Preconceito Linguístico
Enviada em 28/10/2023
No filme brasileiro “Que horas ela volta”, a personagem principal, Val , sofre preconceito linguístico, por parte de sua patroa, que constantemente realça seu jeito “engraçado” de falar, e corrige seus erros gramaticais em público, causando constrangimento da mesma. Fora da ficçao, essa é uma realidade constante na sociedade brasileira, já que as pessoas que falam as variantes mais desprestigiadas da língua, de forma geral, são tratadas como inferiores ou com falta de seriedade. Nesse sentido, é necessario entender melhor sobre as causas e consequências desse problema social.
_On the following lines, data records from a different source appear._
<file path="/design/flow/run.sh">
#!/bin/bash
# OpenROAD 26Q1-2900-gdf79404cd8, Yosys 0.63+post, stock flow scripts
make -C /OpenROAD-flow-scripts/flow DESIGN_CONFIG=/design/flow/config.mk WORK_HOME=/design/flow/orfs finish
</file>
<file path="/design/flow/config.mk">
export PLATFORM = sky130hd
export DESIGN_NAME = S_regFile
export DESIGN_NICKNAME = S_regFile
export VERILOG_FILES = /design/flow/design.v
export SDC_FILE = /design/flow/constraint.sdc
export NUM_CORES = 4
export LEC_CHECK = 1
export CORE_AREA = 10 10 719 719
export DIE_AREA = 0 0 729 729
</file>
<file path="/design/flow/constraint.sdc">
current_design S_regFile

set clk_period 11.4
set clk_io_pct 0.2

create_clock -name clk0 -period $clk_period [get_ports {Clk}]

set non_clock_inputs [all_inputs -no_clocks]
set_input_delay [expr $clk_period * $clk_io_pct] -clock clk0 $non_clock_inputs
set_output_delay [expr $clk_period * $clk_io_pct] -clock clk0 [all_outputs]
</file>
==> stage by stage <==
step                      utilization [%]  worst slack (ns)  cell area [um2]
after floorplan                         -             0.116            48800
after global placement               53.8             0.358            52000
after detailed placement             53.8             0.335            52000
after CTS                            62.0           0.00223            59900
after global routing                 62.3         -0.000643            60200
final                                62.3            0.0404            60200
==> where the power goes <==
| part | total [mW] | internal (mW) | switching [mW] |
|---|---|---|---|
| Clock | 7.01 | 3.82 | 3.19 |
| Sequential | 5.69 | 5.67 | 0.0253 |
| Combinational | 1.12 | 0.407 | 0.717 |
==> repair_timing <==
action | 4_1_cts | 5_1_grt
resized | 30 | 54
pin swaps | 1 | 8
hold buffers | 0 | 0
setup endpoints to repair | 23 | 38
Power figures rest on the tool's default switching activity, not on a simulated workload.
Primeiramente, é importante ressaltar que a falta de investimento em educação faz com que as pessoas das classes mais baixas da sociedade, não temham acesso ao aprendizado das variantes masi prestigiadas da língua. Dessa maneira, se forma um circulo vicioso de gerações sem o devido acesso a cultura, e que como consequencia falam utilizam variantes linguísticas mais desprestigiadas pela sociedade, e são os principais alvos do preconceito linguístico.
Além disso, o fato de as pessoas de classes socias baixas nem sempre seguirem as regras gramaticais do português, é apenas um reflexo da desigualdade social presente no país, já que não foram lhes foram ensinadas as variantes mais prestigiadas da língua - faladas pela elite, com acesso á cultura e escolaridade. Dessa forma, as opiniões e ideias daqueles que utilizam as variantes mais desprestigiadas da língua não devem ser taratdas com descrédito. Afinal, independente da maneira de falar de um indivíduo, a língua não se limita ao seguimento de regras da gramática, ou da sofisticação das palavras, já que sua essência se dá no que é falado, não como é falado.
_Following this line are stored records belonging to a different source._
===== run.sh =====
#!/bin/bash
# OpenROAD 26Q1-2900-gdf79404cd8, Yosys 0.63+post, stock flow scripts
make -C /OpenROAD-flow-scripts/flow DESIGN_CONFIG=/design/flow/config.mk WORK_HOME=/design/flow/orfs finish

===== config.mk =====
export PLATFORM = sky130hd
export DESIGN_NAME = exc
export DESIGN_NICKNAME = exc
export VERILOG_FILES = /design/flow/design.v
export SDC_FILE = /design/flow/constraint.sdc
export NUM_CORES = 4
export LEC_CHECK = 1
export CORE_AREA = 10 10 102 102
export DIE_AREA = 0 0 112 112

===== constraint.sdc =====
current_design exc

set clk_period 7.4
set clk_io_pct 0.2

create_clock -name clk0 -period $clk_period [get_ports {clk}]

set non_clock_inputs [all_inputs -no_clocks]
set_input_delay [expr $clk_period * $clk_io_pct] -clock clk0 $non_clock_inputs
set_output_delay [expr $clk_period * $clk_io_pct] -clock clk0 [all_outputs]

===== design.v =====
module exc (
    input      [ 1:0] priv,
    input      [31:0] ir,
    output reg        exc,
    output reg [63:0] exc_cause,
    output reg [63:0] exc_val,
    input             exc_ii_if,
    input             exc_ii_csr,
    input             exc_pmp_iaf,
    input             exc_pmp_laf,
    input             exc_pmp_saf,
    input             exc_dmem_lma,
    input             exc_dmem_sma,
    input      [63:0] dmem_addr,
    input             flush_pd,
    input             flush_id,
    input             t_flush,
    input             stall_if,
    input             stall_pd,
    input             stall_id,
    input             stall_ex,
    input             stall_mem,
    input             stall_wb,
    input             rst_n,
    input             clk
);
    wire ecall  = ir == 32'h00000073;
    wire ebreak = ir == 32'h00100073;
    reg        pd_exc;
    reg [ 5:0] pd_exc_cause;
    reg [63:0] pd_exc_val;
    always @(posedge clk) begin
        if(!rst_n) pd_exc <= 0;
        else if(flush_pd || t_flush) begin
            pd_exc       <= 0;
        end
        else if(exc_pmp_iaf) begin
            pd_exc       <= 1;
            pd_exc_cause <= 6'd1;
            pd_exc_val   <= 64'h0;
        end
        else if(exc_ii_if) begin
            pd_exc       <= 1;
            pd_exc_cause <= 6'd2;
            pd_exc_val   <= 64'h0;
        end
        else if(!stall_pd) begin
            pd_exc       <= 0;
        end
    end
    reg        id_exc;
    reg [ 5:0] id_exc_cause;
    reg [63:0] id_exc_val;
    always @(posedge clk) begin
        if(!rst_n) id_exc <= 0;
        else if(flush_id || t_flush) begin
            id_exc       <= 0;
        end
        else if(!stall_id) begin
            id_exc       <= pd_exc;
            id_exc_cause <= pd_exc_cause;
            id_exc_val   <= pd_exc_val;
        end
    end
    reg        ex_exc;
    reg [ 5:0] ex_exc_cause;
    reg [63:0] ex_exc_val;
    always @(posedge clk) begin
        if(!rst_n) ex_exc <= 0;
        else if(t_flush) begin
            ex_exc       <= 0;
        end
        else if(!stall_ex) begin
            ex_exc       <= id_exc;
            ex_exc_cause <= id_exc_cause;
            ex_exc_val   <= id_exc_val;
        end
    end
    reg        mem_exc;
    reg [ 5:0] mem_exc_cause;
    reg [63:0] mem_exc_val;
    always @(posedge clk) begin
        if(!rst_n) mem_exc <= 0;
        else if(t_flush) begin
            mem_exc       <= 0;
        end
        else if(!stall_mem) begin
            mem_exc       <= ex_exc;
            mem_exc_cause <= ex_exc_cause;
            mem_exc_val   <= ex_exc_val;
        end
    end
    always @(*) begin
        exc = 1;
        exc_cause = 64'h0;
        exc_val   = 64'h0;
        if(mem_exc) begin
            exc_cause = mem_exc_cause;
            exc_val   = mem_exc_val;
        end
        else if(exc_ii_csr) begin
            exc_cause = 64'd2;
        end
        else if(ecall) begin
            case(priv)
                2'b00: exc_cause = 64'd8;
                2'b01: exc_cause = 64'd9;
                2'b11: exc_cause = 64'd11;
            endcase
        end
        else if(ebreak) begin
            exc_cause = 64'd3;
        end
        else if(exc_pmp_laf) begin
            exc_cause = 64'd5;
        end
        else if(exc_pmp_saf) begin
            exc_cause = 64'd7;
        end
        else if(exc_dmem_lma) begin
            exc_cause = 64'd4;
            exc_val   = dmem_addr;
        end
        else if(exc_dmem_sma) begin
            exc_cause = 64'd6;
            exc_val   = dmem_addr;
        end
        else exc = 0;
    end
endmodule

==> flow_summary.yaml <==
# implementation run metrics
timing:
  finalCritPeriodShare_pct: 74.6
  rsz0062_at_grt: "no"
  hold_viol: 0
  setup_tns_ns: 0
  max-slew-margin-rel_pct: 61.1
  fmax_ghz: 0.181
  fin_skew_ns: 0.00132
  period_needed_ns: 5.52
  whs_ns: 0.416
  worstMarginPinSlew_ns: 0.584
  setup_viol_count_final: 0
  slew_violations: 0
floorplan:
  num_rows: 33
  fp_util_pct: 20.9
  die_h_um: 112
  die_area_um2: 12500
  io_pins: 245
  die_width_um: 112
  core-area_um2: 8220
detailed_routing:
  dr.first_iter.drc_count: 71
  routed_wl_mm: 7.68
  ant_nets: 0
  routedWlPerCell_um: 16.2
  antenna_cells: 0
  first_pass_iters: 3
  vias: 1673
  drc: 0
  drt-vias-per-instance: 3.53
worst_hold_path:
  min_path_type: "flop to flop"
place:
  globalplace.congestion: 0.797
  placed_cells: 470
  dpl-instance-area_um2: 3370
  port_buffers: 182
  dp_hpwl_mm: 7.02
worst_setup_path:
  worstSetupEndpointType: "output pin"
  start_kind: "input pin"
  r2r_slack_ns: 6.72
  worstPathRequired_ns: 5.92
  arrival_ns: 4.04
  path_class: "input pin to output pin"
  cp_max_fo: 64
logic_synthesis:
  ys_cells: 191
  syn_inst: 191
  ys_types: 33
  syn_area_um2: 1720
  ys_chip_area_um2: 1720
  avgSynthCellArea_um2: 8.98
  numSynthFlops: 12
  yosysWarnings: 1
  postSynthSeqShare_pct: 18.7
flow_run:
  warnings: 27
  maxCapViolCount: 0
finish:
  layout_top_cell: "clkdlybuf4s50_1"
  syn2layout_area_growth_pct: 99.2
  finalInstanceArea_um2: 3420
  area.sequential_um2: 320
  lay_top_cells: "clkdlybuf4s50_1, conb_1, and2_4"
  num-fill-cells: 815
  fin_cells: 474
  final_layout_size_suffix_gt1_share_pct: 17.9
  comb_area_um2: 1080
pwr:
  pwr-share-seq_pct: 30.9
  swShare_pct: 20.0
  power_frac_comb_pct: 43.6
  ir_drop_mv: 0.0944
  powerDensity_nw_per_um2: 68.8
  p_int_mw: 0.188
  leakagePower_nw: 1.38
  clockPowerShare_pct: 25.5
  p_sw_mw: 0.0470
  total_power_mw: 0.235
global_routing:
  grt_max_degree: 65
  grt_pass1_wl_mm: 11.2
  gr-total-overflow: 0
  antenna_found_initial: 0
  grt_pass1_vias: 1795
  grtUsageTotal_pct: 11.1
cts:
  cts-root-buf: "clkbuf_8"
  cts_tree: "done"
  clock_latency_ns: 0.24
  cts.path.max_buffers: 2
  numClockSinks: 12
  ctsHoldBuffers: 0
  postCtsSetupBuffers: 0
  cts-resized-gates: 0
  cts_buffers: 3
  h-tree-depth: 1
  path_clk_slew_ns: 0.05
run_status:
  outcome: "finished, final reports clean"
-- cell families after synthesis --
family | share of synthesized area (%)
simple gates | 42.0
buf+inv | 31.1
flops | 18.7
compound gates | 6.27
mux | 1.75
other cells | 0.219
-- metrics by stage --
step                utilization, %  setup slack (ns)
detailed placement            41.0              1.85
global placement              41.0              1.86
CTS                           41.6              1.84
finish                        41.6              1.88
global route                  41.6              1.75
floorplan                        -              3.00
-- registers in the layout, indices dropped and copies added (netlist names) --
register	cells
mem_exc_cause	2
ex_exc_cause	2
mem_exc	1
pd_exc_cause	2
ex_exc	1
id_exc	1
pd_exc	1
id_exc_cause	2
-- power groups by stage --
stage / Clock [mW] / Combinational (mW) / Sequential, mW
final: 0.0599 / 0.102 / 0.0727
after global routing: 0.0645 / 0.111 / 0.0728
after CTS: 0.0615 / 0.105 / 0.0727
-- worst paths after layout --
path                                           startpoint                   endpoint  cells past startpoint
worst max-delay path                                ir[9]                exc_val[50]                      7
worst min-delay path            id_exc_cause[1]$_DFFE_PP_  ex_exc_cause[1]$_DFFE_PP_                      0
worst max register to register        pd_exc$_SDFFE_PP0P_        pd_exc$_SDFFE_PP0P_                      2
worst min register to register  id_exc_cause[1]$_DFFE_PP_  ex_exc_cause[1]$_DFFE_PP_                      0
-- cells in the mapped netlist, drive strengths merged --
library cell  instances  share of area, %
nor4                  5               2.7
nor2                  7               1.5
mux2i                 3               1.8
o21ai                 1              0.29
or4                   2               1.3
edfxtp                8                14
a2111oi               1              0.88
and4                  1              0.51
or2                   1              0.36
dfxtp                 4               4.7
nor2b                 2              0.73
buf                  66                30
inv                   2              0.44
nand3                 2              0.58
o2111ai               1              0.51
nand4b                1              0.51
conb                  1              0.22
o21bai                1              0.44
a221o                 1              0.66
o31ai                 1              0.44
a211oi                4               2.5
nor3                  4               1.2
nand4bb               1              0.66
nand2b                1              0.36
nand2                 3              0.66
and2                 64                31
a211o                 1              0.58
clkbuf                2              0.44
-- critical path, cell delays in order --
cell	delay (ns)
clkdlybuf4s50_1	0.40
or4_4	0.55
nor4_4	0.47
a211oi_4	0.10
buf_4	0.32
and2_4	0.24
clkdlybuf4s50_1	0.46
-- layout make-up --
cell class              instances  share of cell area (%)
clock buffers                   3                    1.21
multi-input cells             168                    31.7
well taps                     105                    3.84
clock inverters                 1                   0.110
repair buffers                183                    53.5
flip-flops and latches         12                    9.37
inverters                       2                   0.220
-- routing by layer --
metal,share of wire (%),vias up,GRT usage (%)
li1,-,861,-
met2,49,123,19.3
met1,41,689,13.2
met4,0,0,0.338
met5,0,-,0
met3,11,0,4.45
Power is estimated from default activity; no workload was simulated.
Portanto, é necessario respeitar todas as variantes linguísticas, sejam elas prestigiadas ou não, pois a forma que se fala , não se passa da estética da língua. Nesse contexto, afim de diminuir os impactos causados pelo preconceito linguístico na sociedade, é necessaria a criação de campanhas nas redes sociais pelo Ministerio da Cultura, que explicitem o conceito do preconceito linguistico, e reprimam brincadeiras ou comentários de mal gosto em relação a forma dos outros de se expressar com as palavras, para evitar situações como a sofrida por Val no filme “Voce não estava aqui”.